> Work item:
From the records below, copy every line that contains the word "before".

> Dataset excerpts:

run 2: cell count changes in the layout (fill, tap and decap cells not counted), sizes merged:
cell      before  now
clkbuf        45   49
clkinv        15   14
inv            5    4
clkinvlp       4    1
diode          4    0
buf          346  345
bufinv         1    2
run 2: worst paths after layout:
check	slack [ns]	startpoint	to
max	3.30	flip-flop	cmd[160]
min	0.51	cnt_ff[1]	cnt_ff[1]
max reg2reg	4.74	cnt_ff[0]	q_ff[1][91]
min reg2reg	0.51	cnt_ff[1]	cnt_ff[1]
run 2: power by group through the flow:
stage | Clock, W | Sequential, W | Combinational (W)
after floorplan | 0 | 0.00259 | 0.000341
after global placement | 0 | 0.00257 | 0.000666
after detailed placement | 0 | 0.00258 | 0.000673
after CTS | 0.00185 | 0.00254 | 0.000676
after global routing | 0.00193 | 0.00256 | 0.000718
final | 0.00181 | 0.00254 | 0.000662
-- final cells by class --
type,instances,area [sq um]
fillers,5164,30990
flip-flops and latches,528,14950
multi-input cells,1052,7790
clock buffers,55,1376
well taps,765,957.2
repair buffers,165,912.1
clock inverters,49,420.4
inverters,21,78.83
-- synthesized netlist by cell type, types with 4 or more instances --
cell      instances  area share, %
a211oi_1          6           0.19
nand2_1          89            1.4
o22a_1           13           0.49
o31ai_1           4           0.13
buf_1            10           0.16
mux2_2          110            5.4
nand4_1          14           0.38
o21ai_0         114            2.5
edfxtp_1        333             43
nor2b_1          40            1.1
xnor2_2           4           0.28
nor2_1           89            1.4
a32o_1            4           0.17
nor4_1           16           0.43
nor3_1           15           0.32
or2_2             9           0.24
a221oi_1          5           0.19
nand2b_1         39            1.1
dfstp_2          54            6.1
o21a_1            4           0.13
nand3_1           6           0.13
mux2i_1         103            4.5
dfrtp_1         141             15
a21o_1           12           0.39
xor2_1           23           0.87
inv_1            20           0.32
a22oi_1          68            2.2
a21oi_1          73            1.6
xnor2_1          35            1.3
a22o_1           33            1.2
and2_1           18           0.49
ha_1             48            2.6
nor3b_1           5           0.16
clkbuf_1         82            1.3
===== src/hw/rtl/pulse_distance_remote_transmitter_defines.svh =====
// Assertion helpers
`ifndef PULSE_DISTANCE_REMOTE_TRANSMITTER_DEFINES_SVH
`define PULSE_DISTANCE_REMOTE_TRANSMITTER_DEFINES_SVH

`ifndef NO_ASSERTIONS
`define PDRT_ASSERT_IMPL(label, ante, cons) \
  label: assert property (@(posedge clk) disable iff (rst) (ante) |-> (cons)) \
    else $error("assertion failed");
`define PDRT_ASSERT_NEXT(label, ante, cons) \
  label: assert property (@(posedge clk) disable iff (rst) (ante) |=> (cons)) \
    else $error("assertion failed");
`else
`define PDRT_ASSERT_IMPL(label, ante, cons)
`define PDRT_ASSERT_NEXT(label, ante, cons)
`endif

`endif


===== src/hw/rtl/pdrt_pkg.sv =====
`default_nettype none

package pdrt_pkg;

  localparam int unsigned FRAME_BITS = 17;

  localparam logic [6:0] DEVICE_CODE    = 7'h47;
  localparam logic [4:0] PRE_HIGH_UNITS = 5'd16;
  localparam logic [4:0] PRE_GAP_UNITS  = 5'd8;
  localparam logic [4:0] ONE_LOW_UNITS  = 5'd3;
  localparam logic [4:0] ONE_UNIT       = 5'd1;
  localparam logic [4:0] LAST_BIT       = 5'(FRAME_BITS - 1);

  localparam logic REG_UNIT_LEN     = 1'b0;
  localparam logic REG_REPEAT_COUNT = 1'b1;

  typedef enum logic [5:0] {
    PH_IDLE     = 6'b000001,
    PH_PRE_LOW  = 6'b000010,
    PH_PRE_HIGH = 6'b000100,
    PH_PRE_GAP  = 6'b001000,
    PH_BIT_HIGH = 6'b010000,
    PH_BIT_LOW  = 6'b100000
  } phase_t;

  typedef struct packed {
    logic       func;
    logic [6:0] command;
  } item_t;

  typedef struct packed {
    logic rejected;
    logic done_res;
    logic busy_res;
    logic line_level;
  } result_t;

  typedef struct packed {
    logic busy;
    logic level;
  } status_t;

endpackage

`default_nettype wire


===== src/hw/rtl/pulse_distance_remote_transmitter.sv =====
// Pulse-distance remote-control transmitter. A transfer with s_tuser = 1 loads a 7-bit command
// and starts a burst of repeat_count frames; a transfer with s_tuser = 0 is one time tick.
// Each frame is a preamble (low 1 unit, high 16, low 8) then 17 bits (start 1, device code
// 0x47, command, two stop 1s, LSB first), a bit being high 1 unit then low 1 unit (0) or 3
// units (1); one unit is unit_len ticks, 0 counting as 1. Every input transfer yields one
// output transfer with the line level after that item and busy, done and rejected flags; a
// load while busy is ignored and flagged. One item is taken per clock while the output is not
// stalled (m_tvalid high and m_tready low): an input register and an output register surround
// the tick counter and segment update. Registers: unit_len at 0x0, repeat_count at 0x4; write
// them only while no transfer is in flight.
`default_nettype none
`include "pulse_distance_remote_transmitter_defines.svh"

module pulse_distance_remote_transmitter (
  input  wire logic        clk,
  input  wire logic        rst,
  input  wire logic        s_tvalid,
  output logic             s_tready,
  input  wire logic [7:0]  s_tdata,   // [6:0] command, [7] zero
  input  wire logic        s_tuser,   // [0] func
  output logic             m_tvalid,
  input  wire logic        m_tready,
  output logic [7:0]       m_tdata,   // [0] line_level, [1] busy_res, [2] done_res,
                                      // [3] rejected, [7:4] zero
  input  wire logic        psel,
  input  wire logic        penable,
  input  wire logic        pwrite,
  input  wire logic [2:0]  paddr,
  input  wire logic [31:0] pwdata,
  output logic [31:0]      prdata,
  output logic             pready
);
  import pdrt_pkg::*;

  logic [15:0] unit_len;
  logic [3:0]  repeat_count;

  logic        in_valid;
  item_t       item_q;
  logic        out_valid;
  result_t     res_q;
  logic        advance;
  logic        item_en;
  result_t     result;
  status_t     status;

  assign pready = 1'b1;

  always_ff @(posedge clk) begin
    if (rst) begin
      unit_len     <= 16'd527;
      repeat_count <= 4'd1;
    end else if (psel && penable && pwrite && pready) begin
      unique case (paddr[2])
        REG_UNIT_LEN:     unit_len     <= pwdata[15:0];
        REG_REPEAT_COUNT: repeat_count <= pwdata[3:0];
        default:          ;
      endcase
    end
  end

  always_comb begin
    prdata = 32'd0;
    if (paddr[1:0] == 2'd0) begin
      unique case (paddr[2])
        REG_UNIT_LEN:     prdata = {16'd0, unit_len};
        REG_REPEAT_COUNT: prdata = {28'd0, repeat_count};
        default:          prdata = 32'd0;
      endcase
    end
  end

  assign advance  = !out_valid || m_tready;
  assign item_en  = in_valid && advance;
  assign s_tready = !in_valid || advance;

  always_ff @(posedge clk) begin
    if (rst) begin
      in_valid <= 1'b0;
    end else if (s_tready) begin
      in_valid <= s_tvalid;
    end
  end

  always_ff @(posedge clk) begin
    if (s_tready) begin
      item_q.func    <= s_tuser;
      item_q.command <= s_tdata[6:0];
    end
  end

  pdrt_seq u_seq (
    .clk          (clk),
    .rst          (rst),
    .item_en      (item_en),
    .item         (item_q),
    .unit_len     (unit_len),
    .repeat_count (repeat_count),
    .result       (result),
    .status       (status)
  );

  always_ff @(posedge clk) begin
    if (rst) begin
      out_valid <= 1'b0;
    end else if (advance) begin
      out_valid <= item_en;
    end
  end

  always_ff @(posedge clk) begin
    if (item_en) begin
      res_q <= result;
    end
  end

  assign m_tvalid = out_valid;
  assign m_tdata  = {4'd0, res_q.rejected, res_q.done_res, res_q.busy_res, res_q.line_level};

  `PDRT_ASSERT_IMPL(a_idle_line_low, !status.busy, !status.level)
  `PDRT_ASSERT_NEXT(a_busy_load_rejected, item_en && item_q.func && status.busy, m_tvalid && m_tdata[3])
  `PDRT_ASSERT_IMPL(a_stall_from_output, !s_tready, m_tvalid && !m_tready)
  `PDRT_ASSERT_IMPL(a_done_not_busy, m_tvalid && m_tdata[2], !m_tdata[1])

endmodule

`default_nettype wire


===== src/hw/rtl/pdrt_seq.sv =====
`default_nettype none

module pdrt_seq (
  input  wire logic             clk,
  input  wire logic             rst,
  input  wire logic             item_en,
  input  wire pdrt_pkg::item_t  item,
  input  wire logic [15:0]      unit_len,
  input  wire logic [3:0]       repeat_count,
  output pdrt_pkg::result_t     result,
  output pdrt_pkg::status_t     status
);
  import pdrt_pkg::*;

  phase_t      phase, phase_next;
  logic        level, level_next;
  logic [15:0] tick_count, tick_count_next;
  logic [4:0]  units_left, units_left_next;
  logic [4:0]  bit_index, bit_index_next;
  logic [16:0] frame_bits, frame_bits_next;
  logic [3:0]  repeats_left, repeats_left_next;

  logic [15:0] len_eff;
  logic [16:0] tick_inc;
  logic [4:0]  units_dec;
  logic [3:0]  repeats_dec;
  logic        done;
  logic        rej;

  always_comb begin
    phase_next        = phase;
    level_next        = level;
    tick_count_next   = tick_count;
    units_left_next   = units_left;
    bit_index_next    = bit_index;
    frame_bits_next   = frame_bits;
    repeats_left_next = repeats_left;
    done              = 1'b0;
    rej               = 1'b0;
    len_eff           = (unit_len == 16'd0) ? 16'd1 : unit_len;
    tick_inc          = {1'b0, tick_count} + 17'd1;
    units_dec         = units_left - 5'd1;
    repeats_dec       = repeats_left - 4'd1;

    if (item.func) begin
      if (phase != PH_IDLE) begin
        rej = 1'b1;
      end else if (repeat_count == 4'd0) begin
        done       = 1'b1;
        level_next = 1'b0;
      end else begin
        frame_bits_next   = {2'b11, item.command, DEVICE_CODE, 1'b1};
        repeats_left_next = repeat_count;
        bit_index_next    = 5'd0;
        phase_next        = PH_PRE_LOW;
        level_next        = 1'b0;
        units_left_next   = ONE_UNIT;
        tick_count_next   = 16'd0;
      end
    end else if (phase != PH_IDLE) begin
      if (tick_inc >= {1'b0, len_eff}) begin
        tick_count_next = 16'd0;
        units_left_next = units_dec;
        if (units_dec == 5'd0) begin
          unique case (phase)
            PH_PRE_LOW: begin
              phase_next      = PH_PRE_HIGH;
              level_next      = 1'b1;
              units_left_next = PRE_HIGH_UNITS;
            end
            PH_PRE_HIGH: begin
              phase_next      = PH_PRE_GAP;
              level_next      = 1'b0;
              units_left_next = PRE_GAP_UNITS;
            end
            PH_PRE_GAP: begin
              bit_index_next  = 5'd0;
              phase_next      = PH_BIT_HIGH;
              level_next      = 1'b1;
              units_left_next = ONE_UNIT;
            end
            PH_BIT_HIGH: begin
              phase_next      = PH_BIT_LOW;
              level_next      = 1'b0;
              units_left_next = frame_bits[bit_index] ? ONE_LOW_UNITS : ONE_UNIT;
            end
            PH_BIT_LOW: begin
              if (bit_index != LAST_BIT) begin
                bit_index_next  = bit_index + 5'd1;
                phase_next      = PH_BIT_HIGH;
                level_next      = 1'b1;
                units_left_next = ONE_UNIT;
              end else begin
                repeats_left_next = repeats_dec;
                if (repeats_dec != 4'd0) begin
                  phase_next      = PH_PRE_LOW;
                  level_next      = 1'b0;
                  units_left_next = ONE_UNIT;
                end else begin
                  phase_next      = PH_IDLE;
                  level_next      = 1'b0;
                  units_left_next = 5'd0;
                  bit_index_next  = 5'd0;
                  done            = 1'b1;
                end
              end
            end
            default: begin
              phase_next      = PH_IDLE;
              level_next      = 1'b0;
              units_left_next = 5'd0;
            end
          endcase
        end
      end else begin
        tick_count_next = tick_inc[15:0];
      end
    end
  end

  always_ff @(posedge clk) begin
    if (rst) begin
      phase        <= PH_IDLE;
      level        <= 1'b0;
      tick_count   <= 16'd0;
      units_left   <= 5'd0;
      bit_index    <= 5'd0;
      frame_bits   <= 17'd0;
      repeats_left <= 4'd0;
    end else if (item_en) begin
      phase        <= phase_next;
      level        <= level_next;
      tick_count   <= tick_count_next;
      units_left   <= units_left_next;
      bit_index    <= bit_index_next;
      frame_bits   <= frame_bits_next;
      repeats_left <= repeats_left_next;
    end
  end

  assign result.line_level = level_next;
  assign result.busy_res   = (phase_next != PH_IDLE);
  assign result.done_res   = done;
  assign result.rejected   = rej;

  assign status.busy  = (phase != PH_IDLE);
  assign status.level = level;

endmodule

`default_nettype wire

===== config.mk =====
export PLATFORM = sky130hd
export DESIGN_NAME = pulse_distance_remote_transmitter
export DESIGN_NICKNAME = d
export VERILOG_FILES = /design/src/hw/rtl/pdrt_pkg.sv /design/src/hw/rtl/pulse_distance_remote_transmitter.sv /design/src/hw/rtl/pdrt_seq.sv
export VERILOG_INCLUDE_DIRS = /design/src /design/src/hw/rtl
export SDC_FILE = /design/constraint.sdc
export NUM_CORES = 1
export LEC_CHECK = 0
export BUFFER_PORTS_ARGS = -buffer_cell sky130_fd_sc_hd__buf_2
export CORE_UTILIZATION = 40
export DETAILED_ROUTE_END_ITERATION = 8
export GPL_ROUTABILITY_DRIVEN = 0
export HOLD_SLACK_MARGIN = 0.02
export PLACE_DENSITY = 0.73
export SLEW_MARGIN = 25
export SYNTH_ARGS = -nofsm -noshare
export SYNTH_HDL_FRONTEND = slang
export SYNTH_SLANG_ARGS = --single-unit

===== constraint.sdc =====
create_clock -name clk -period 4.9 [get_ports clk]
set_input_delay 0.735 -clock clk [delete_from_list [all_inputs] [get_ports clk]]
set_output_delay 0.735 -clock clk [all_outputs]
set_load 0.005 [all_outputs]

Word level (Yosys, flattened, before mapping)
Index checks and enable logic that the tools add are counted.
Widths: inputs -> output; s select.
{"block": "word_totals", "inputBits": 51, "output_inout_bits": 43, "reg_bits": 84, "wordCells": 126}
{"block": "op_classes", "eq_ne": 12, "order_cmp": 2, "reduce_logical": 25, "add_sub_neg": 4, "muxes": 63, "bitwise": 3}
{"operator": "$mux 16", "count": 6}
{"operator": "$mux 5", "count": 15}
{"operator": "$pmux 32 s2", "count": 1}
{"operator": "$mux 6", "count": 7}
{"operator": "$mux 32", "count": 1}
{"operator": "$mux 4", "count": 8}
{"operator": "$pmux 6 s5", "count": 1}
{"operator": "$pmux 5 s5", "count": 1}
{"operator": "$mux 1", "count": 18}
{"operator": "$add 16x1->17 const B", "count": 1}
{"operator": "$ge 17x16->1", "count": 1}
{"operator": "$logic_not 16->1", "count": 1}
{"operator": "$reduce_and 8->1", "count": 2}
{"operator": "$ne 6x1->1 const B", "count": 2}
{"operator": "$pmux 5 s2", "count": 1}
{"operator": "$reduce_and 4->1", "count": 2}
{"operator": "$reduce_bool 2->1", "count": 4}
{"operator": "$eq 6x2->1 const B", "count": 1}
{"operator": "$eq 6x3->1 const B", "count": 1}
{"operator": "$eq 6x4->1 const B", "count": 1}
{"operator": "$eq 6x5->1 const B", "count": 1}
{"operator": "$eq 6x6->1 const B", "count": 1}
{"operator": "$lt 5x6->1 const B", "count": 1}
{"operator": "$ne 2x2->1 const B", "count": 3}
{"operator": "20 further kinds", "count": 28}

Logic depth before layout (Yosys ltp)
Gate-level depths: netlist of the first run.
{"block": "logic_depth", "word_depth": 10, "mapped_depth": 14, "depth_no_buf": 13}

By module
A second synthesis of the first run with hierarchy kept.
{"block": "hier_totals", "hier_cells": 583, "area_unflattened_um2": 5086.1}
{"module": "pdrt_seq", "seq_area_each_um2": 900.9, "instances": 1, "cells_per_inst": 428, "area_per_inst_um2": 3439.5}
{"module": "pulse_distance_remote_transmitter", "seq_area_each_um2": 800.8, "instances": 1, "cells_per_inst": 155, "area_per_inst_um2": 1646.6}

Worst setup path after synthesis of the first run
No wires, ideal clock.
{"block": "synth_path", "kind": "reg2reg", "start": "register u_seq.tick_count[0]", "end": "register u_seq.tick_count[11]", "stages_incl_launch_ff": 15, "period_less_slack_ns": 3.292, "setup_slack_ns": 1.608, "t_required_ns": 4.826, "path_buffers": 1, "arrival_ns": 3.218, "setup_time_ns": 0.074, "cell_sequence": "dfxtp_1 > ha_1 > and3_1 > nand3_1 > nor2_1 > xor2_1 > ha_1 > a211oi_2 > nor2_1 > o311ai_1 > a31oi_1 > or3_1 > buf_6 > or4_1 > a31oi_1"}
{"block": "synth_via", "elab_chain_len": 5}
{"element": "from (decl)", "line": "pdrt_seq.sv:17", "rtl": "logic [15:0] tick_count, tick_count_next;"}
{"element": "from (signal assigned)", "line": "pdrt_seq.sv:133", "rtl": "tick_count <= tick_count_next;"}
{"element": "$add 16x1->17 *", "line": "pdrt_seq.sv:41", "rtl": "tick_inc = {1'b0, tick_count} + 17'd1;"}
{"element": "$ge 17x16->1", "line": "pdrt_seq.sv:61", "rtl": "if (tick_inc >= {1'b0, len_eff}) begin"}
{"element": "$mux 16 *", "line": "pdrt_seq.sv:61"}
{"element": "$mux 16 *", "line": "pdrt_seq.sv:60", "rtl": "end else if (phase != PH_IDLE) begin"}
{"element": "$mux 16 *", "line": "pdrt_seq.sv:45", "rtl": "if (item.func) begin"}
Mark *: on every way between the ends. The rest lies on a longest branch, timed or not. The select of a mux whose other input is x is not followed.
A chain may end at the register's enable or synchronous reset.

Worst setup path after layout of the first run
{"block": "layout_path", "start": "register u_seq.tick_count[2]", "end": "register u_seq.units_left[3]"}
{"block": "layout_via", "elab_chain_len": 4}
{"element": "$add 16x1->17", "line": "pdrt_seq.sv:41"}
{"element": "$ge 17x16->1", "line": "pdrt_seq.sv:61"}
{"element": "$reduce_bool 2->1 (no line)"}
{"element": "$reduce_and 5->1 (no line)"}
{"element": "to (signal assigned)", "line": "pdrt_seq.sv:134", "rtl": "units_left <= units_left_next;"}
{"element": "to (decl)", "line": "pdrt_seq.sv:18", "rtl": "logic [4:0] units_left, units_left_next;"}
No other way between the ends.

==> flow_metrics.tcl, run 1 <==
set metrics [dict create \
    synth_top_area_frac 0.283 \
    tightest_slew_ns 0.863 \
    slew_violations 0 \
    critPathSlowestCell "a31oi_1" \
    cts.sinks 79 \
    cp-end-kind "flip-flop" \
    hold_viol 0 \
    cts_tree "done" \
    synth_compound_area_frac 0.173 \
    die_w_um 111 \
    cts_buffers 9 \
    cp_slowest_stage_delay_ns 0.54 \
    yosysWarnings 0 \
    seq_area_frac_synth 0.358 \
    overflow 0 \
    syn-cell-area_um2 4750 \
    coreArea_um2 11500 \
    skew_ns 0.00449 \
    hold_ws_ns 0.456 \
    synthTopCellsByArea "dfxtp_1 28%, edfxtp_1 7.6%, nand2_1 6.9%" \
    grt_pass1_vias 4231 \
    synth-adder-area-share 0.0606 \
    cp_top_family "simple AND/OR/NAND/NOR gates" \
    grt_use_total 0.188 \
    crit_chain "and3_1 -> and3_1 -> nand3_1 -> nor2_1 -> xor2_1 -> ha_1 -> nand2_1 -> nor3_1 -> nand2_1 -> a31oi_1 -> nor3_2 -> buf_4 -> or4_1 -> a21oi_1" \
    fin_crit_sh 0.805 \
    synthFlopType "dfxtp_1" \
    rsz0062_at_grt "false" \
    drive_above_1_share 0.139 \
    htreeDepth 3 \
    syn_inst 594 \
    finalCriticalPeriod_ns 3.95 \
    cp.arrival_ns 4.21 \
    clockBufferDepth 2 \
    synth_seq_cells 79 \
    drtAntennaViolNets 0 \
    fillers 1124 \
    design_area_um2 5340 \
    clock-root-buffer "clkbuf_16" \
    multi_input_area_um2 2720 \
    antenna_found_initial 0 \
    synth_simple_gate_area_share 0.259 \
    hpwl_um 7730 \
    clock_latency_ns 0.34 \
    cts_resized 0 \
    hp-start "u_seq.frame_bits[13]" \
    maxCapViolCount 0 \
    final-seq-area_um2 1700 \
    critPathBufInv 1 \
    synth_edf_count 12 \
    peakVddDrop_mv 0.189 \
    die_area_um2 12300 \
    setup_viol 0 \
    nets 703 \
    crit_type "reg -> reg" \
    post_drt_wl_per_cell_um 14.2 \
    avgSynthCellArea_um2 7.99 \
    synth_top_family_by_area "simple AND/OR/NAND/NOR gates" \
    area_growth_pct 12.4 \
    cts.hold.buffers_added 0 \
    drt_iter0_markers 350 \
    cp-start-kind "flip-flop" \
    startpoint "u_seq.tick_count[2]" \
    die_h_um 111 \
    hp-class "reg -> reg" \
    start_util 0.412 \
    status "finished with violations" \
    cp_max_fo 16 \
    max_slew_margin 0.425 \
    dr.pass1.iters 7 \
    grt_max_degree 58 \
    post-cts-setup-buffers 0 \
    yosys.area.top_type "dfxtp_1" \
    fin_tns_setup_ns 0 \
    async_flop_share 0 \
    wl_um 11000 \
    viasPerCell 5.59 \
    vias 4346 \
    diodes 0 \
    portBuffers 55 \
    clkTransAtPathRegs_ns 0.06 \
    rows 39 \
    power_leakage_nw 2.18 \
    drc 12 \
    grt_pass1_wl_um 19100 \
    io_pins 94 \
    synthXorXnorAreaFrac 0.0314 \
    violations "DRC" \
    place_area_um2 5020 \
    worstPathRequired_ns 5.17 \
    synth.area.mux_share 0.0303 \
    clock.fmax_ghz 0.253 \
    ys_types 67 \
    power.density_nw_per_um2 284 \
    rr_startpoint "u_seq.tick_count[2]" \
]
[placed cells by master, fill, tap and decap left out, types with 3 or more instances in the layout]
cell type  count
and2_1        14
xor2_1        10
nand3b_1       5
a21o_1         3
nor3_1        14
ha_1          23
xnor2_1        7
a21oi_1       46
buf_4          5
mux2i_1       11
and3_1        11
nand2b_1       4
or3_1          6
o21ai_0       15
a31oi_1       16
a211oi_1       5
nor2b_1        5
or4_1          7
clkbuf_16      9
conb_1        21
o2111ai_1      3
o41ai_1        3
nor3b_1        4
nand2_1       87
o22ai_1        3
nor2_1        40
dfxtp_1       67
nand4b_1       3
nand3_1       27
o211ai_1       8
inv_1         28
buf_2         55
nor4_1         7
nand4_1        5
edfxtp_1      12
[cell families (layout without fill, tap and decap cells)]
kind of cell	count (synthesis)	in the layout
AOI/OAI and AO/OA	127	127
xor gates and xnor gates	17	17
adders and majority gates	23	23
buffers and inverters	84	105
DFF	79	79
muxes	13	13
other	2	21
and+or+nand+nor	249	249
[cell usage after synthesis, types with 6 or more instances]
library cell	instances
a31oi_1	16
clkbuf_1	27
ha_1	23
buf_4	21
and2_1	14
o21ai_0	15
edfxtp_1	12
nor2_1	41
xnor2_1	7
dfxtp_1	67
inv_1	28
xor2_1	10
and3_1	11
a21oi_1	46
or3_1	6
nor3_1	16
nand2_1	87
mux2i_1	11
nor4_1	7
o211ai_1	8
nand3_1	27
or4_1	7
[state kept, by name, summed over array words and instances (netlist names), 5 cells and up]
signal,flops
unit_len,16
item_q,8
u_seq.bit_index,5
u_seq.frame_bits,8
u_seq.units_left,5
u_seq.tick_count,16
u_seq.phase,6
[layer usage]
metal,GRT usage,share of wire,up-vias
met4,0.0959,0.019,0
met1,0.235,0.45,2028
met3,0.0312,0.058,14
met5,0,0,-
li1,-,-,2140
met2,0.311,0.47,164
[tightest hold or removal path: stages, from the launching register on]
cell	delay [ns]
dfxtp_1	0.30
nand2_1	0.05
a21oi_1	0.05
[worst paths after layout]
path	end	slack (ns)	cells past startpoint
worst min-delay path	u_seq.frame_bits[13]	0.46	2
worst min register to register	u_seq.frame_bits[13]	0.46	2
worst max register to register	u_seq.units_left[3]	0.95	14
worst max-delay path	u_seq.units_left[3]	0.95	14
[power by group]
part,internal [W],leakage (nW),switching (W)
clock network,0.000444,0.150,0.000265
logic,0.0000425,1.36,0.0000721
registers,0.000674,0.665,0.0000153
total,0.00116,2.18,0.000353
[area by class of cell]
cell class / count / share of cell area
inverters: 29 / 0.0204
multi-input cells: 450 / 0.510
flip-flops and latches: 79 / 0.319
clock buffers: 10 / 0.0429
clock inverters: 6 / 0.0159
well taps: 143 / 0.0335
repair buffers: 60 / 0.0586
[through the flow]
| step | std cells | power, W | worst slack (ns) | utilization |
|---|---|---|---|---|
| 2_1_floorplan | 613 | 0.000787 | 1.61 | - |
| 3_3_place_gp | 761 | 0.000811 | 1.04 | 0.436 |
| 3_5_place_dp | 761 | 0.000815 | 1.01 | 0.436 |
| 4_1_cts | 777 | 0.00152 | 0.994 | 0.463 |
| 5_1_grt | 777 | 0.00156 | 0.607 | 0.463 |
| 6_report | 777 | 0.00151 | 0.954 | 0.463 |
No activity file was read; power rests on OpenSTA's default activity.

> Problem solution:
cell      before  now
Word level (Yosys, flattened, before mapping)
Logic depth before layout (Yosys ltp)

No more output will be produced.